How to capture result from dynamic SQL query and insert into another table

I’m trying to automate database operations across multiple tables that follow a naming pattern. I have around 15 tables with names like ‘dataCOUNTRYinfo’ and need to count specific records in each table, then save those counts to a summary table.

I created this stored procedure but I’m stuck on how to capture the results from the dynamic SQL and store them back into my target table:

CREATE PROCEDURE `DataCounter`()
MODIFIES SQL DATA
BEGIN

DECLARE table_name VARCHAR(1000);
DECLARE country_code VARCHAR(50);
DECLARE counter INT;
DECLARE total_records INT;
DECLARE location_data VARCHAR(1000);

SET table_name = "";
SET country_code = "";
SET counter = 1;
SET total_records = (SELECT COUNT(*) FROM SUMMARY_DATA_TABLE);

WHILE counter <= total_records DO
    SET country_code = (SELECT sdt.Country_Code FROM SUMMARY_DATA_TABLE sdt WHERE sdt.Id = counter);
    
    SET @location_data = (SELECT sdt.Location_Info FROM SUMMARY_DATA_TABLE sdt WHERE sdt.Id = 1);
    
    SET @table_name = (SELECT sdt.Table_Name FROM SUMMARY_DATA_TABLE sdt WHERE sdt.Country_Code = country_code);
    
    SET @sql = CONCAT('SELECT SUM(record_count) FROM (SELECT COUNT(dt.Value) AS record_count FROM ', @table_name,' dt WHERE dt.Value != "-99") AS result;');
    
    PREPARE query FROM @sql;
    EXECUTE query;
    DEALLOCATE PREPARE query;
    
    SET counter = counter + 1;
    
END WHILE;

END

The procedure runs and shows the counts I want, but I can’t figure out how to capture these results and update my summary table with them.
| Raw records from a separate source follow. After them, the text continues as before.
<file path="config.mk">
export PLATFORM = sky130hd
export DESIGN_NAME = pid_control_flat
export DESIGN_NICKNAME = d
export VERILOG_FILES = /design/src/source/pid_pkg.sv /design/src/source/pid_cfg_if.sv /design/src/source/pid_control.sv /design/src/flat_wrapper.sv
export SDC_FILE = /design/constraint.sdc
export NUM_CORES = 1
export LEC_CHECK = 0
export BUFFER_PORTS_ARGS = -buffer_cell sky130_fd_sc_hd__buf_2
export CAP_MARGIN = 30
export CORE_AREA = 10 10 150 152
export DETAILED_ROUTE_END_ITERATION = 7
export DIE_AREA = 0 0 160 162
export PLACE_DENSITY = 0.77
export SETUP_SLACK_MARGIN = 0.1
export SLEW_MARGIN = 25
export SYNTH_ARGS = -nofsm -noshare
export SYNTH_HDL_FRONTEND = slang
export SYNTH_SLANG_ARGS = --single-unit
</file>
<file path="constraint.sdc">
create_clock -name clk50 -period 1.9 [get_ports clk50]
set_input_delay 0.095 -clock clk50 [delete_from_list [all_inputs] [get_ports clk50]]
set_output_delay 0.095 -clock clk50 [all_outputs]
set_load 0.005 [all_outputs]
</file>
--- config.mk ---
export PLATFORM = sky130hd
export DESIGN_NAME = cam_gray_scaler
export DESIGN_NICKNAME = d
export VERILOG_FILES = /design/src/cam_gray_pkg.sv /design/src/cam_byte_packer.sv /design/src/cam_gray_scaler.sv /design/src/credit_tx_fifo.sv /design/src/nn_decimator.sv /design/src/rgb_to_luma.sv
export VERILOG_INCLUDE_DIRS = /design/src
export SDC_FILE = /design/constraint.sdc
export NUM_CORES = 1
export LEC_CHECK = 0
export CAP_MARGIN = 20
export CORE_UTILIZATION = 40
export DETAILED_ROUTE_END_ITERATION = 7
export DONT_BUFFER_PORTS = 1
export MAX_ROUTING_LAYER = met4
export PLACE_DENSITY_LB_ADDON = 0.3
export REMOVE_ABC_BUFFERS = 1
export SLEW_MARGIN = 20
export SYNTH_ARGS = -nofsm -noshare
export SYNTH_HDL_FRONTEND = slang
export SYNTH_SLANG_ARGS = --single-unit
--- constraint.sdc ---
create_clock -name vtc_vs_out -period 8.4 [get_ports vtc_vs_out]
set_input_delay 1.26 -clock vtc_vs_out [delete_from_list [all_inputs] [get_ports vtc_vs_out]]
set_output_delay 1.26 -clock vtc_vs_out [all_outputs]
set_load 0.005 [all_outputs]
`src/logic/corner_pkg.sv`:
```
package corner_pkg;

    // problem size, the clause layout depends on it
    localparam int NUM_VARS = 4;

    // coefficients, biases and values share one width
    localparam int COEF_BITS = 8;

    localparam int VAR_IDX_BITS = $clog2(NUM_VARS);

    // signed coefficient or bias
    typedef logic signed [COEF_BITS-1:0] coef_t;

    // signed variable value
    // a proposal is derived from a bias, so it is as wide as coef_t
    typedef logic signed [COEF_BITS-1:0] value_t;

    typedef logic [VAR_IDX_BITS-1:0] var_idx_t;  // which variable moves

    // full assignment, element k holds variable k
    typedef value_t [NUM_VARS-1:0] assignment_t;

    // sum(coef[k] * x[k]) + bias > 0
    typedef struct packed {
        coef_t [NUM_VARS-1:0] coef;  // element k multiplies variable k
        coef_t                bias;
    } clause_t;

    // one clause reduced to a bound on the moved variable
    typedef struct packed {
        value_t value;   // saturated bound value
        logic   lower;   // 1: x >= value, 0: x <= value
        logic   active;  // clause takes part in this pass
    } bound_t;

endpackage
```
`src/logic/bound_tree.sv`:
```
module bound_tree #(
    parameter int  NUM_CLAUSES = 8,
    localparam int LEVELS      = $clog2(NUM_CLAUSES),
    localparam int NODES       = 2 * NUM_CLAUSES
) (
    input  logic               clk,
    input  logic               reset,
    input  logic               bounds_valid,  // propose delayed by one cycle
    input  corner_pkg::bound_t bounds [NUM_CLAUSES],
    output corner_pkg::value_t proposal,
    output logic               proposal_found,
    output logic               proposal_valid
);

    // heap layout, root at 1, leaves at NUM_CLAUSES .. NODES-1
    corner_pkg::value_t lo_val [1:NODES-1];  // largest lower bound so far
    logic               lo_act [1:NODES-1];
    corner_pkg::value_t hi_val [1:NODES-1];  // smallest upper bound so far
    logic               hi_act [1:NODES-1];

    logic               any_bound;

    // split every leaf into its lower and upper role
    for (genvar i = 0; i < NUM_CLAUSES; i++) begin : gen_leaf
        assign lo_val[NUM_CLAUSES+i] = bounds[i].value;
        assign lo_act[NUM_CLAUSES+i] = bounds[i].active && bounds[i].lower;
        assign hi_val[NUM_CLAUSES+i] = bounds[i].value;
        assign hi_act[NUM_CLAUSES+i] = bounds[i].active && !bounds[i].lower;
    end

    // one comparator pair per inner node, level 0 is the root
    for (genvar lvl = 0; lvl < LEVELS; lvl++) begin : gen_level
        for (genvar j = 0; j < 2 ** lvl; j++) begin : gen_node
            localparam int K = 2 ** lvl + j;
            localparam int L = 2 * K;  // left child
            localparam int R = 2 * K + 1;  // right child

            logic lo_take_left;
            logic hi_take_left;

            // an inactive side always loses
            assign lo_take_left = lo_act[L] && (!lo_act[R] || (lo_val[L] > lo_val[R]));
            assign hi_take_left = hi_act[L] && (!hi_act[R] || (hi_val[L] < hi_val[R]));

            assign lo_act[K] = lo_act[L] || lo_act[R];
            assign lo_val[K] = lo_take_left ? lo_val[L] : lo_val[R];
            assign hi_act[K] = hi_act[L] || hi_act[R];
            assign hi_val[K] = hi_take_left ? hi_val[L] : hi_val[R];
        end
    end

    assign any_bound = lo_act[1] || hi_act[1];

    always_ff @(posedge clk) begin
        if (reset) begin
            proposal       <= '0;
            proposal_found <= 1'b0;
            proposal_valid <= 1'b0;
        end else begin
            proposal_valid <= bounds_valid;
            proposal_found <= bounds_valid && any_bound;
            if (bounds_valid) begin
                if (lo_act[1]) begin
                    proposal <= lo_val[1];  // a lower bound takes priority
                end else if (hi_act[1]) begin
                    proposal <= hi_val[1];
                end
                // no bound at all keeps the last proposal
            end
        end
    end

endmodule

```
How can I store the dynamic query results into a variable and then use it in an UPDATE statement?

The session variable approach works, but I’ve had better luck with dynamic UNION queries for batch operations like this. Instead of looping through results, build one query that hits all your tables: SELECT 'USA' as country_code, COUNT(*) as record_count FROM dataUSAinfo WHERE Value != '-99' UNION SELECT 'CAN', COUNT(*) FROM dataCANinfo WHERE Value != '-99' etc. Run it once with prepared statements, then INSERT the whole result set into your summary table. This skips the variable capture headaches completely and runs way faster than processing row-by-row. I switched after getting burned by deadlocks from long loops on production DBs. Yeah, you’ll write more complex SQL, but it’s more reliable and faster for bulk stuff.
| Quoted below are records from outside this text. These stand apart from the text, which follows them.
[config.mk]
export PLATFORM = sky130hd
export DESIGN_NAME = clause_store
export DESIGN_NICKNAME = d
export VERILOG_FILES = /design/src/logic/corner_pkg.sv /design/src/logic/clause_store.sv
export SDC_FILE = /design/constraint.sdc
export NUM_CORES = 1
export LEC_CHECK = 0
export BUFFER_PORTS_ARGS = -buffer_cell sky130_fd_sc_hd__clkbuf_2
export CAP_MARGIN = 20
export CORE_UTILIZATION = 40
export CTS_BUF_LIST = sky130_fd_sc_hd__clkbuf_8
export DETAILED_ROUTE_END_ITERATION = 7
export PLACE_DENSITY_LB_ADDON = 0.1
export SLEW_MARGIN = 5
export SYNTH_ARGS = -nofsm -noshare
export SYNTH_HDL_FRONTEND = slang
export SYNTH_SLANG_ARGS = --single-unit
[constraint.sdc]
create_clock -name clk -period 1.6 [get_ports clk]
set_input_delay 0.32 -clock clk [delete_from_list [all_inputs] [get_ports clk]]
set_output_delay 0.32 -clock clk [all_outputs]
set_load 0.01 [all_outputs]
==> src/logic/corner_pkg.sv <==
package corner_pkg;

    // problem size, the clause layout depends on it
    localparam int NUM_VARS = 4;

    // coefficients, biases and values share one width
    localparam int COEF_BITS = 8;

    localparam int VAR_IDX_BITS = $clog2(NUM_VARS);

    // signed coefficient or bias
    typedef logic signed [COEF_BITS-1:0] coef_t;

    // signed variable value
    // a proposal is derived from a bias, so it is as wide as coef_t
    typedef logic signed [COEF_BITS-1:0] value_t;

    typedef logic [VAR_IDX_BITS-1:0] var_idx_t;  // which variable moves

    // full assignment, element k holds variable k
    typedef value_t [NUM_VARS-1:0] assignment_t;

    // sum(coef[k] * x[k]) + bias > 0
    typedef struct packed {
        coef_t [NUM_VARS-1:0] coef;  // element k multiplies variable k
        coef_t                bias;
    } clause_t;

    // one clause reduced to a bound on the moved variable
    typedef struct packed {
        value_t value;   // saturated bound value
        logic   lower;   // 1: x >= value, 0: x <= value
        logic   active;  // clause takes part in this pass
    } bound_t;

endpackage
$ cat src/tb/load_mem.hex
// one 32-bit data memory word per line, addresses 0 to 15
c0de00ff
c0de11ee
c0de22dd
c0de33cc
c0de44bb
c0de55aa
c0de6699
c0de7788
c0de8877
c0de9966
c0deaa55
c0debb44
c0decc33
c0dedd22
c0deee11
c0deff00

$ cat src/common/core_pkg.sv
package core_pkg;

    // reorder buffer geometry
    localparam int ROB_DEPTH = 8;
    localparam int ROB_TAG_W = $clog2(ROB_DEPTH);

    // architectural register file
    localparam int NUM_REGS = 16;
    localparam int REG_IDX_W = $clog2(NUM_REGS);

    localparam int DATA_W = 32;

    typedef logic [REG_IDX_W-1:0] reg_idx_t;
    typedef logic [DATA_W-1:0] data_t;
    typedef logic [ROB_TAG_W-1:0] rob_tag_t;

    // occupancy needs one extra bit to tell full from empty
    typedef logic [ROB_TAG_W:0] rob_cnt_t;

endpackage

$ cat src/common/exec_pkg.sv
package exec_pkg;

    typedef enum logic [2:0] {
        op_add  = 3'd0,
        op_sub  = 3'd1,
        op_xor  = 3'd2,
        op_and  = 3'd3,
        op_load = 3'd4
    } op_t;

    // data memory behind the load unit
    localparam int MEM_WORDS = 16;
    localparam int MEM_ADDR_W = $clog2(MEM_WORDS);

    typedef logic [MEM_ADDR_W-1:0] mem_addr_t;

    localparam string MEM_INIT_FILE = "/design/src/tb/load_mem.hex";

    // values of the arbiter's last winner bit
    localparam logic UNIT_ALU = 1'b0;
    localparam logic UNIT_LOAD = 1'b1;

endpackage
Stored procedures are a nightmare for repetitive database work like this. I wasted tons of time fighting MySQL’s dynamic SQL limitations when I started out.

Your problem is orchestrating multiple database operations based on patterns and conditions. Skip the prepared statements and session variables - use an automation workflow instead.

I handle this by setting up flows that loop through table metadata, run the counts, and update summary tables automatically. Connect directly to MySQL, build dynamic queries from your table patterns, grab results without prepared statement headaches, and update your summary table in one go.

No more DECLARE statements or session variable hacks. Just database operations that work like they should.

You also get real error handling and can tweak the logic when table patterns change. Much cleaner than maintaining stored procedures.

Prepared statements can’t return values directly to variables in MySQL stored procedures. You’ll need a session variable before running your dynamic SQL. Declare SET @result_count = 0; before your WHILE loop, then change your dynamic query to SET @sql = CONCAT('SELECT COUNT(dt.Value) INTO @result_count FROM ', @table_name,' dt WHERE dt.Value != "-99"'); - I stripped out the subquery since you’re just counting records. After running the prepared statement, grab the result with SET counter_result = @result_count; and use it in your UPDATE. I’ve hit the same wall with dynamic SQL in MySQL and this method works every time for capturing results across multiple loops.

you’re missing the INTO clause in your dynamic SQL to capture the result. change your query to SET @sql = CONCAT('SELECT SUM(record_count) INTO @result_count FROM (SELECT COUNT(dt.Value) AS record_count FROM ', @table_name,' dt WHERE dt.Value != "-99") AS result;'); after executing, you can use the @result_count variable for your update statement.